TASK DESCRIPTION >> Pick out the lines below that contain the string "class" and copy them all.

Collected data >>
## src/hw/rtl/cdt_pkg.sv

```systemverilog
// Shared types and constants for the countdown timer unit.
// No dependencies; used by every module of the unit.
`timescale 1ns / 1ps

package cdt_pkg;

	localparam int SEC_W       = 16;
	localparam int TICK_W      = 16;
	localparam int STEP_W      = 6;
	localparam int JUMP_W      = 10;
	localparam int CFG_IDX_W   = 3;
	localparam int CFG_DATA_W  = 16;
	localparam int IN_TDATA_W  = 8;
	localparam int IN_TUSER_W  = 2;
	localparam int OUT_TDATA_W = 24;

	localparam logic [TICK_W-1:0] TICKS_RESET = TICK_W'(15625);
	localparam logic [STEP_W-1:0] COUNT_STEP_RESET = STEP_W'(1);
	localparam logic [JUMP_W-1:0] JUMP_STEP_RESET = JUMP_W'(10);
	localparam logic [SEC_W-1:0]  MIN_RESET = SEC_W'(0);
	localparam logic [SEC_W-1:0]  MAX_RESET = SEC_W'(5999);
	localparam logic [SEC_W-1:0]  START_RESET = SEC_W'(60);

	typedef enum logic [IN_TUSER_W-1:0] {
		KIND_TICK   = 2'd0,
		KIND_DOWN   = 2'd1,
		KIND_UP     = 2'd2,
		KIND_BUTTON = 2'd3
	} kind_t;

	typedef enum logic [CFG_IDX_W-1:0] {
		REG_TICKS      = 3'd0,
		REG_COUNT_STEP = 3'd1,
		REG_JUMP_STEP  = 3'd2,
		REG_MIN        = 3'd3,
		REG_MAX        = 3'd4,
		REG_START      = 3'd5
	} cfg_reg_t;

	typedef struct packed {
		logic [TICK_W-1:0] ticks_per_second;
		logic [STEP_W-1:0] count_step;
		logic [JUMP_W-1:0] jump_step;
		logic [SEC_W-1:0]  min_seconds;
		logic [SEC_W-1:0]  max_seconds;
	} cfg_t;

	typedef struct packed {
		kind_t kind;
		logic  other_phase;
		logic  reset_button;
		logic  pause_button;
		logic  set_button;
	} item_t;

	typedef struct packed {
		logic [SEC_W-1:0] shown_seconds;
		logic             running;
		logic             finished;
		logic             set_mode;
	} result_t;

endpackage

```

## src/hw/rtl/countdown_timer_with_set_mode_unit.sv

```systemverilog
// Countdown timer with set mode: input register, timer core, result register.
// Pipeline: a request accepted into the input register passes through the timer
// core into the result register, which drives m_tdata until m_tready takes it.
// Throughput: one request per cycle unless m_tready stalls the output.
// Reset: arst_n clears both stages, loads count and target with 60 seconds,
// and returns all configuration registers to their defaults.
`timescale 1ns / 1ps

module countdown_timer_with_set_mode_unit (
	input  logic                            clk,
	input  logic                            arst_n,
	input  logic                            s_tvalid,
	output logic                            s_tready,
	// [0] other_phase, [1] reset_button, [2] pause_button, [3] set_button
	input  logic [cdt_pkg::IN_TDATA_W-1:0]  s_tdata,
	// [1:0] kind
	input  logic [cdt_pkg::IN_TUSER_W-1:0]  s_tuser,
	output logic                            m_tvalid,
	input  logic                            m_tready,
	// [15:0] shown_seconds, [16] running, [17] finished, [18] set_mode
	output logic [cdt_pkg::OUT_TDATA_W-1:0] m_tdata,
	input  logic                            cfg_we,
	input  logic [cdt_pkg::CFG_IDX_W-1:0]   cfg_index,
	input  logic [cdt_pkg::CFG_DATA_W-1:0]  cfg_data
);

	cdt_pkg::cfg_t    cfg;
	cdt_pkg::item_t   item_s1;
	logic             valid_s1;
	cdt_pkg::result_t result;
	cdt_pkg::result_t out_q;
	logic             out_valid_q;
	logic             advance;

	cdt_cfg u_cfg (
		.clk       (clk),
		.arst_n    (arst_n),
		.cfg_we    (cfg_we),
		.cfg_index (cfg_index),
		.cfg_data  (cfg_data),
		.cfg       (cfg)
	);

	assign advance  = valid_s1 && (!out_valid_q || m_tready);
	assign s_tready = !valid_s1 || advance;

	always_ff @(posedge clk or negedge arst_n) begin
		if (!arst_n)
			valid_s1 <= 1'b0;
		else if (s_tready)
			valid_s1 <= s_tvalid;
	end

	always_ff @(posedge clk) begin
		if (s_tvalid && s_tready) begin
			item_s1.kind         <= cdt_pkg::kind_t'(s_tuser);
			item_s1.other_phase  <= s_tdata[0];
			item_s1.reset_button <= s_tdata[1];
			item_s1.pause_button <= s_tdata[2];
			item_s1.set_button   <= s_tdata[3];
		end
	end

	cdt_core u_core (
		.clk     (clk),
		.arst_n  (arst_n),
		.cfg     (cfg),
		.advance (advance),
		.item    (item_s1),
		.result  (result)
	);

	always_ff @(posedge clk or negedge arst_n) begin
		if (!arst_n)
			out_valid_q <= 1'b0;
		else if (advance)
			out_valid_q <= 1'b1;
		else if (m_tready)
			out_valid_q <= 1'b0;
	end

	always_ff @(posedge clk) begin
		if (advance)
			out_q <= result;
	end

	assign m_tvalid = out_valid_q;
	assign m_tdata  = {5'b0, out_q.set_mode, out_q.finished, out_q.running, out_q.shown_seconds};

endmodule

```

## src/hw/rtl/cdt_cfg.sv

```systemverilog
// Configuration register file of the countdown timer unit.
// Depends on cdt_pkg.
`timescale 1ns / 1ps

module cdt_cfg (
	input  logic                           clk,
	input  logic                           arst_n,
	input  logic                           cfg_we,
	input  logic [cdt_pkg::CFG_IDX_W-1:0]  cfg_index,
	input  logic [cdt_pkg::CFG_DATA_W-1:0] cfg_data,
	output cdt_pkg::cfg_t                  cfg
);

	cdt_pkg::cfg_t cfg_q;

	always_ff @(posedge clk or negedge arst_n) begin
		if (!arst_n) begin
			cfg_q.ticks_per_second <= cdt_pkg::TICKS_RESET;
			cfg_q.count_step       <= cdt_pkg::COUNT_STEP_RESET;
			cfg_q.jump_step        <= cdt_pkg::JUMP_STEP_RESET;
			cfg_q.min_seconds      <= cdt_pkg::MIN_RESET;
			cfg_q.max_seconds      <= cdt_pkg::MAX_RESET;
		end else if (cfg_we) begin
			unique case (cdt_pkg::cfg_reg_t'(cfg_index))
				cdt_pkg::REG_TICKS:      cfg_q.ticks_per_second <= cfg_data[cdt_pkg::TICK_W-1:0];
				cdt_pkg::REG_COUNT_STEP: cfg_q.count_step <= cfg_data[cdt_pkg::STEP_W-1:0];
				cdt_pkg::REG_JUMP_STEP:  cfg_q.jump_step <= cfg_data[cdt_pkg::JUMP_W-1:0];
				cdt_pkg::REG_MIN:        cfg_q.min_seconds <= cfg_data[cdt_pkg::SEC_W-1:0];
				cdt_pkg::REG_MAX:        cfg_q.max_seconds <= cfg_data[cdt_pkg::SEC_W-1:0];
				// start value takes effect only through reset
				default: ;
			endcase
		end
	end

	assign cfg = cfg_q;

endmodule

```

## src/hw/rtl/cdt_core.sv

```systemverilog
// Timer state and its combinational update for one request.
// Depends on cdt_pkg.
`timescale 1ns / 1ps

module cdt_core (
	input  logic            clk,
	input  logic            arst_n,
	input  cdt_pkg::cfg_t   cfg,
	input  logic            advance,
	input  cdt_pkg::item_t  item,
	output cdt_pkg::result_t result
);

	logic [cdt_pkg::SEC_W-1:0]  remaining_q, target_q;
	logic [cdt_pkg::TICK_W-1:0] tick_q;
	logic                       run_q, done_q, mode_q;
	logic [2:0]                 seen_q;

	logic [cdt_pkg::SEC_W-1:0]  rem_n, target_n;
	logic [cdt_pkg::TICK_W-1:0] tick_n;
	logic                       run_n, done_n, mode_n;
	logic [2:0]                 seen_n;

	logic [cdt_pkg::TICK_W-1:0] period;
	logic [cdt_pkg::TICK_W:0]   tick_inc;
	logic [cdt_pkg::SEC_W-1:0]  step_ext;
	logic [cdt_pkg::SEC_W-1:0]  rem_dec;
	logic [cdt_pkg::SEC_W:0]    jump_ext;
	logic [cdt_pkg::SEC_W:0]    down_diff, up_sum;
	logic                       down_low, up_high;
	logic                       qualified;
	logic                       reset_edge, pause_edge, set_edge;

	always_comb begin
		period    = (cfg.ticks_per_second == '0) ? cdt_pkg::TICK_W'(1) : cfg.ticks_per_second;
		tick_inc  = {1'b0, tick_q} + (cdt_pkg::TICK_W + 1)'(1);
		step_ext  = cdt_pkg::SEC_W'(cfg.count_step);
		rem_dec   = (remaining_q > step_ext) ? (remaining_q - step_ext) : '0;
		jump_ext  = (cdt_pkg::SEC_W + 1)'(cfg.jump_step);
		down_diff = {1'b0, target_q} - jump_ext;
		down_low  = ({1'b0, target_q} < jump_ext)
			|| (down_diff[cdt_pkg::SEC_W-1:0] < cfg.min_seconds);
		up_sum    = {1'b0, target_q} + jump_ext;
		up_high   = up_sum > {1'b0, cfg.max_seconds};
		qualified = item.other_phase && mode_q;
		reset_edge = item.reset_button && !seen_q[0];
		pause_edge = item.pause_button && !seen_q[1];
		set_edge   = item.set_button && !seen_q[2];

		rem_n    = remaining_q;
		target_n = target_q;
		tick_n   = tick_q;
		run_n    = run_q;
		done_n   = done_q;
		mode_n   = mode_q;
		seen_n   = seen_q;

		unique case (item.kind)
			cdt_pkg::KIND_TICK: begin
				if (tick_inc >= {1'b0, period}) begin
					tick_n = '0;
					if (run_q)
						rem_n = rem_dec;
					if (rem_n == '0) begin
						done_n = 1'b1;
						run_n  = 1'b0;
					end
				end else begin
					tick_n = tick_inc[cdt_pkg::TICK_W-1:0];
				end
			end
			cdt_pkg::KIND_DOWN: begin
				if (qualified)
					target_n = down_low ? cfg.min_seconds : down_diff[cdt_pkg::SEC_W-1:0];
			end
			cdt_pkg::KIND_UP: begin
				if (qualified)
					target_n = up_high ? cfg.max_seconds : up_sum[cdt_pkg::SEC_W-1:0];
			end
			cdt_pkg::KIND_BUTTON: begin
				seen_n = {item.set_button, item.pause_button, item.reset_button};
				if (reset_edge) begin
					rem_n  = target_q;
					tick_n = '0;
					run_n  = 1'b0;
					done_n = 1'b0;
				end
				if (pause_edge) begin
					if (!run_n)
						tick_n = '0;
					run_n = !run_n;
				end
				if (set_edge)
					mode_n = !mode_q;
			end
			default: ;
		endcase
	end

	always_ff @(posedge clk or negedge arst_n) begin
		if (!arst_n) begin
			remaining_q <= cdt_pkg::START_RESET;
			target_q    <= cdt_pkg::START_RESET;
			tick_q      <= '0;
			run_q       <= 1'b0;
			done_q      <= 1'b0;
			mode_q      <= 1'b0;
			seen_q      <= '0;
		end else if (advance) begin
			remaining_q <= rem_n;
			target_q    <= target_n;
			tick_q      <= tick_n;
			run_q       <= run_n;
			done_q      <= done_n;
			mode_q      <= mode_n;
			seen_q      <= seen_n;
		end
	end

	assign result.shown_seconds = mode_n ? target_n : rem_n;
	assign result.running       = run_n;
	assign result.finished      = done_n;
	assign result.set_mode      = mode_n;

endmodule

```

## config.mk

```make
export PLATFORM = sky130hd
export DESIGN_NAME = countdown_timer_with_set_mode_unit
export DESIGN_NICKNAME = d
export VERILOG_FILES = /design/src/hw/rtl/cdt_pkg.sv /design/src/hw/rtl/countdown_timer_with_set_mode_unit.sv /design/src/hw/rtl/cdt_cfg.sv /design/src/hw/rtl/cdt_core.sv
export SDC_FILE = /design/constraint.sdc
export NUM_CORES = 1
export LEC_CHECK = 0
export BUFFER_PORTS_ARGS = -buffer_cell sky130_fd_sc_hd__buf_2
export CAP_MARGIN = 10
export CORE_MARGIN = 1.5
export CORE_UTILIZATION = 50
export DETAILED_ROUTE_END_ITERATION = 7
export PLACE_DENSITY = 0.67
export REMOVE_ABC_BUFFERS = 1
export SYNTH_ARGS = -nofsm -noshare
export SYNTH_HDL_FRONTEND = slang
export SYNTH_SLANG_ARGS = --single-unit
```

## constraint.sdc

```tcl
create_clock -name clk -period 6.4 [get_ports clk]
set_clock_uncertainty 0.1 [all_clocks]
set_input_delay 0 -clock clk [delete_from_list [all_inputs] [get_ports clk]]
set_output_delay 0 -clock clk [all_outputs]
set_load 0.02 [all_outputs]
```

==> impl_results.md, run 1 <==
* Yosys reg bits at 145
* Slack of the critical path at around 1.1 ns
* CP required at 6.44 ns
* Register area share after synthesis at 0.356
* Post-DRT Antenna Nets at 0
* Top post-synthesis cells by count: nand2_1, o21ai_0, inv_1
* Root Driver: clkbuf_16
* Synthesis Warnings at 0
* Post-synth EDFFs at 25
* Ports at 60
* Post-DR vias/cell at 6.01
* Worst R2R End: m_tdata[14]
* Initial antenna violation count at 0
* Top cell type's share of synthesized area at 0.216
* Critical path endpoint category: flip-flop
* Outcome: finished clean
* Maximum buffer depth of the clock tree at 2
* Width of the die at 149 microns
* First-pass GRT wire length at 48.1 mm
* CTS Buf Count at 17
* Ys async rst share at 0.828
* GRT Overall Usage at 0.282
* P&R area growth vs syn at 12.5%
* Ranking of synthesized cells by area: dfrtp_1, ha_1, edfxtp_1, dfstp_2, o21ai_0
* Initial DRC count at 890
* Crit path kind: flip-flop to flip-flop
* Syn avg cell area at around 8.7 sq um
* Slew Limit Fails at 0
* Post-route setup TNS at 0 ns
* Largest net degree at the start of global routing at 83
* Critical-path maximum fanout at 6
* Final Net Count at between 1k and 1.5k
* CTS HTree Levels at 4
* Mapped Area at 0.0106 sq mm
* Post-synthesis cell count at 1218
* Overflow left after global routing at 0
* DRT Wirelength at 30.3 mm
* DR WL/cell at approximately 20 microns
* Min Hold Slack at between 0.01 and 0.015 ns
* Cts repair resizes at 0
* Starting Density at 0.508
* Top FF cell, synth: dfrtp_1
* Data arrival time of the critical path at 5.34 ns
* Fmax at 0.189 GHz
* Leading area contributor after synthesis: dfrtp_1
* Number of global-route vias before repair at 8758
* Post-CTS Setup Bufs at 0
* Lkg Pwr at roughly 0.0052 uW
* CTS tree: built
* Final Wtd Congestion at 0.955
* Final period util at 0.827
* Placement Setup Slack at between 1 and 1.5 ns
* Power per cell area at 460 mW/mm^2
* Reg2reg path depth at 17
* Drt pass-1 iters at 5
* Ant. Diodes at 0
* VDD IR max at slightly above 0.3 mV
* Hold Vio Cnt, Final at 0
* Clock slew at reported path FFs at 0.07 ns
* CTS sink cnt at 145
* Row count at 53
* Slew margin rel. at 0.208
* # DRC at 0
* Tmin final at about 5.3 ns
* Slew @ Worst Pin at 1.18 ns
* Clk Latency, worst-skew pair at 0.43 ns
* Reg-to-reg critical path startpoint: u_core.target_q[0]
* PortBufs at 50
* Core box area at 0.0210 sq mm
* Max Cap Viol at 0
* Endpoints failing setup at 0
* Die outline height at 149 microns
* Vias at 9350
* Post-DP HPWL at 22.2 mm
* RSZ-0062 raised after global routing: false
* Synth cell types at 90
* Worst hold path class: input port to asynchronous set/reset pin
* Most instantiated library cell after synthesis: nand2_1
* Type of origin of the critical path: flip-flop
* Die ar. at 0.0222 sq mm
* R2R setup slack at 1.11 ns
* Share of layout cells above drive strength 1 at 0.149
[layout by cell type, fill, tap and decap left out, types with 15 or more instances in the layout]
cell type,n
nor2_1,84
nand3_1,19
xor2_1,15
mux2i_1,26
buf_2,49
dlygate4sd3_1,30
clkbuf_16,17
buf_4,18
a21oi_1,66
inv_1,93
nand2_1,138
nor3_1,25
edfxtp_1,25
ha_1,78
mux2_2,38
xnor2_1,29
o21ai_0,127
dfstp_2,28
dfrtp_1,92
a22o_1,16
[sequential cells by signal (all words and copies together), names as in the netlist]
name	flops
u_core.mode_q	1
u_core.remaining_q	16
valid_s1	1
m_tdata	19
u_core.seen_q	3
u_core.tick_q	16
u_core.target_q	16
u_core.run_q	1
item_s1	6
u_cfg.cfg	64
u_core.done_q	1
m_tvalid	1
[final cells by class]
class,instances,area [sq um]
clock buffer,18,429
tap,275,344
clock inverter,14,156
timing repair buffer,97,681
multi-input combinational,910,6220
fill,1991,8980
sequential,145,3790
inverter,96,360
[worst max path at each step]
stage	start	endpoint	slack, ns
after floorplan	u_cfg.cfg[33]	m_tdata[5]	0.89
after global placement	u_cfg.cfg[33]	m_tdata[9]	1.25
after detailed placement	u_cfg.cfg[33]	m_tdata[6]	1.14
after CTS	u_cfg.cfg[33]	m_tdata[6]	1.14
after global routing	u_core.target_q[4]	m_tdata[6]	0.78
final	u_core.target_q[0]	m_tdata[14]	1.11
[metal layers]
layer | global-route usage | wire length (microns)
met1 | 0.411 | 14500
met2 | 0.435 | 13500
met3 | 0.0446 | 1820
met4 | 0.0728 | 490
met5 | 0 | 0
[timing repair]
item / in CTS / in global routing
hold buffers: 30 / 0
hold endpoints to repair: 116 / 0
endpoints found under the setup margin: 0 / 0
[logic make-up (layout without fill, tap and decap cells)]
group           after synthesis  after routing  synth area share
mux                          66             66            0.0682
simple gates                350            350             0.155
compound gates              363            363             0.221
flops                       145            145             0.356
fa+ha+maj                    81             81            0.0973
xor+xnor                     45             45            0.0377
buf+inv                     167            225            0.0651
other cells                   1              5          0.000352
[where the power goes]
| part | internal [uW] | total, uW | switching [uW] |
|---|---|---|---|
| Clock | 580 | 1010 | 428 |
| Sequential | 1210 | 1470 | 264 |
| Combinational | 1230 | 3030 | 1800 |
| Total | 3020 | 5510 | 2490 |
[per-stage QoR]
step | instances | cell area, sq um | total power [uW] | utilization
2_1_floorplan | 1151 | 10300 | 3570 | -
3_5_place_dp | 1493 | 11100 | 4420 | 0.529
5_1_grt | 1555 | 12000 | 5920 | 0.571
3_3_place_gp | 1493 | 11100 | 4380 | 0.529
4_1_cts | 1555 | 12000 | 5470 | 0.571
6_report | 1555 | 12000 | 5510 | 0.571
[worst max-delay path, cell delays in order, from the launching register on]
cell	delay, ns
dfrtp_1	0.46
ha_1	0.23
inv_1	0.06
fa_1	0.40
o21bai_1	0.26
a41oi_1	0.23
a21o_1	0.27
a21boi_0	0.23
xor2_1	0.12
ha_1	0.31
nand2_1	0.07
nor4_1	0.58
o31a_1	0.31
a211oi_1	0.08
nor2_1	0.45
o22ai_1	0.19
a221oi_1	0.44
o21ai_0	0.20
Note: power is estimated with default switching activity, not from simulation.
==> run 2: changes to the inputs <==
--- a/config.mk
+++ b/config.mk
@@ -5,6 +5,7 @@
 export SDC_FILE = /design/constraint.sdc
 export NUM_CORES = 1
 export LEC_CHECK = 0
+export ABC_AREA = 1
 export BUFFER_PORTS_ARGS = -buffer_cell sky130_fd_sc_hd__buf_2
 export CAP_MARGIN = 10
 export CORE_MARGIN = 1.5
==> constraint.sdc (replaced) <==
create_clock -name clk -period 5 [get_ports clk]
set_clock_uncertainty 0.1 [all_clocks]
set_input_delay 0 -clock clk [delete_from_list [all_inputs] [get_ports clk]]
set_output_delay 0 -clock clk [all_outputs]
set_load 0.02 [all_outputs]
==> run 2 against run 1 <==
The flow now finishes with violations (design-rule violations). Clock-buffer cell count increased by 2. Flip-flop and latch count did not move. Cell area grew 4.0%. Global-route usage up 0.73 points. Combinational power grew 57%. Via count increased by 14%. Worst hold slack better by 0.067 ns. Maximum frequency increased by 20%. Sequential share of layout area fell by 1.2 points. Non-clock buffer count is 10 lower. Final cell count increased by 23%. First-iteration DRC count up 12%. Largest power group unchanged. Highest routed layer unchanged.
==> impl_results.md, run 2 <==
* Slew @ Worst Pin at 1.12 ns
* Switching power total at 4170 uW
* VDD IR max at 0.751 mV
* Switching part of the total at 0.511
* Post-DRT Antenna Nets at 0
* First-pass GRT wire length at 53.6 mm
* Crit path kind: flip-flop to flip-flop
* Slew margin rel. at 0.252
* Critical-path maximum fanout at 16
* CP required at 5.07 ns
* Post-DR vias/cell at 5.58
* Fill cells at ~2.1k
* Crit-path max cell delay at roughly 0.43 ns
* Top cell type's share of synthesized area at 0.204
* Worst R2R End: m_tdata[4]
* Starting Density at 0.513
* Fmax at 0.227 GHz
* Share of layout cells above drive strength 1 at 0.101
* R2R setup slack at 0.59 ns
* Number of global-route vias before repair at 10.0k
* Power per cell area at 655 mW/mm^2
* Synthesis Warnings at 0
* Root Driver: clkbuf_16
* Die outline height at around 150 microns
* Crit path cell chain: inv_1, ha_1, fa_1, inv_1, nand3_1, nand2_1, a21boi_1, xor2_1, inv_1, ha_1, nand4_1, o211ai_1, nand2_1, nand2_1, nand2_2, nand2_1, nand3_1, a21oi_1, nand2_1, nand3_1, nand2_1
* Most instantiated library cell after synthesis: nand2_1
* Ys async rst share at 0.828
* Slowest CP cell: fa_1
* # DRC at 4
* Die ar. at 0.0234 sq mm
* DRT Wirelength at 32.8 mm
* Hold Vio Cnt, Final at 0
* GRT Overall Usage at 0.289
* Maximum buffer depth of the clock tree at 2
* Ranking of synthesized cells by area: dfrtp_1, nand2_1, ha_1, nand3_1, inv_1
* Type of origin of the critical path: flip-flop
* Ports at 60
* CTS sink cnt at 145
* Ant. Diodes at 0
* Worst hold path class: input port to asynchronous set/reset pin
* Seq pwr share at 0.258
* RSZ-0062 raised after global routing: false
* Post-DP HPWL at 23.6 mm
* Combinational fraction of design power at 0.585
* Initial antenna violation count at 0
* Top FF cell, synth: dfrtp_1
* Leading area contributor after synthesis: dfrtp_1
* Drt pass-1 iters at 8
* Post-synth EDFFs at 25
* Top post-synthesis cells by count: nand2_1, inv_1, nand3_1
* Post-route setup TNS at 0 ns
* Reg-to-reg critical path startpoint: u_core.target_q[0]
* PortBufs at 50
* Syn avg cell area at 7.08 sq um
* Initial DRC count at 1001
* Failing checks: design-rule violations
* Final period util at 0.881
* Clock Power Share at 0.157
* Cts repair resizes at 0
* Outcome: complete, but fails checks
* Int Power at 3990 uW
* Endpoints failing setup at 0
* Synth cell types at 57
* Register area share after synthesis at 0.336
* Commonest non-fill, non-tap cell in the layout: nand2_1
* Mapped Area at 0.0113 sq mm
* Most frequent cells in the layout: nand2_1, inv_1, nand3_1, nor2_1, o21ai_0
* Largest net degree at the start of global routing at between 60 and 70
* Width of the die at 153 microns
* Slew Limit Fails at 0
* Clock slew at reported path FFs at roughly 0.07 ns
* Overflow left after global routing at 0
* Post-synthesis cell count at 1591
* Tmin final at 4.41 ns
* Data arrival time of the critical path at 4.48 ns
* CTS HTree Levels at 4
* Lkg Pwr at 0.00620 uW
* CTS Buf Count at 17
* Clk Latency, worst-skew pair at about 0.43 ns
* Vias at roughly 11k
* Critical path endpoint category: flip-flop
* Max Cap Viol at 0
* Most frequent CP cell: nand2_1
* P&R area growth vs syn at 10.6%
* Crit. Startpoint: u_core.target_q[0]
* Core box area at 0.0220 sq mm
* Yosys reg bits at 145
* Reg2reg path depth at 21
* Row count at 54
* Largest register FFs at 64
* DR WL/cell at 17.1 microns
* Worst Setup EP: m_tdata[4]
* Final Wtd Congestion at 0.933
* Final Net Count at ~1.7k
* Post-layout util at 0.567
* Post-CTS Setup Bufs at 0
* CTS tree: built
==> run 2: cell types whose count changed in the layout (fill, tap and decap cells not counted), sizes merged, moves of 15 or more <==
cell	delta
nand4	+24
a22o	-16
mux2	-39
nor3	-15
inv	+121
a21oi	+39
nor2	+28
xnor2	-25
nand3	+164
mux2i	-26
nand2	+254
xor2	+17
==> run 2: how the worst min path moves through the flow <==
stage	from	to	cells past startpoint
floorplan	arst_n	m_tvalid	0
global placement	arst_n	u_cfg.cfg[63]	1
detailed placement	arst_n	u_cfg.cfg[63]	1
CTS	arst_n	u_cfg.cfg[63]	2
global route	arst_n	u_cfg.cfg[63]	2
finish	arst_n	u_cfg.cfg[63]	2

THE ANSWER >>
* Worst hold path class: input port to asynchronous set/reset pin
[final cells by class]
class,instances,area [sq um]
* Worst hold path class: input port to asynchronous set/reset pin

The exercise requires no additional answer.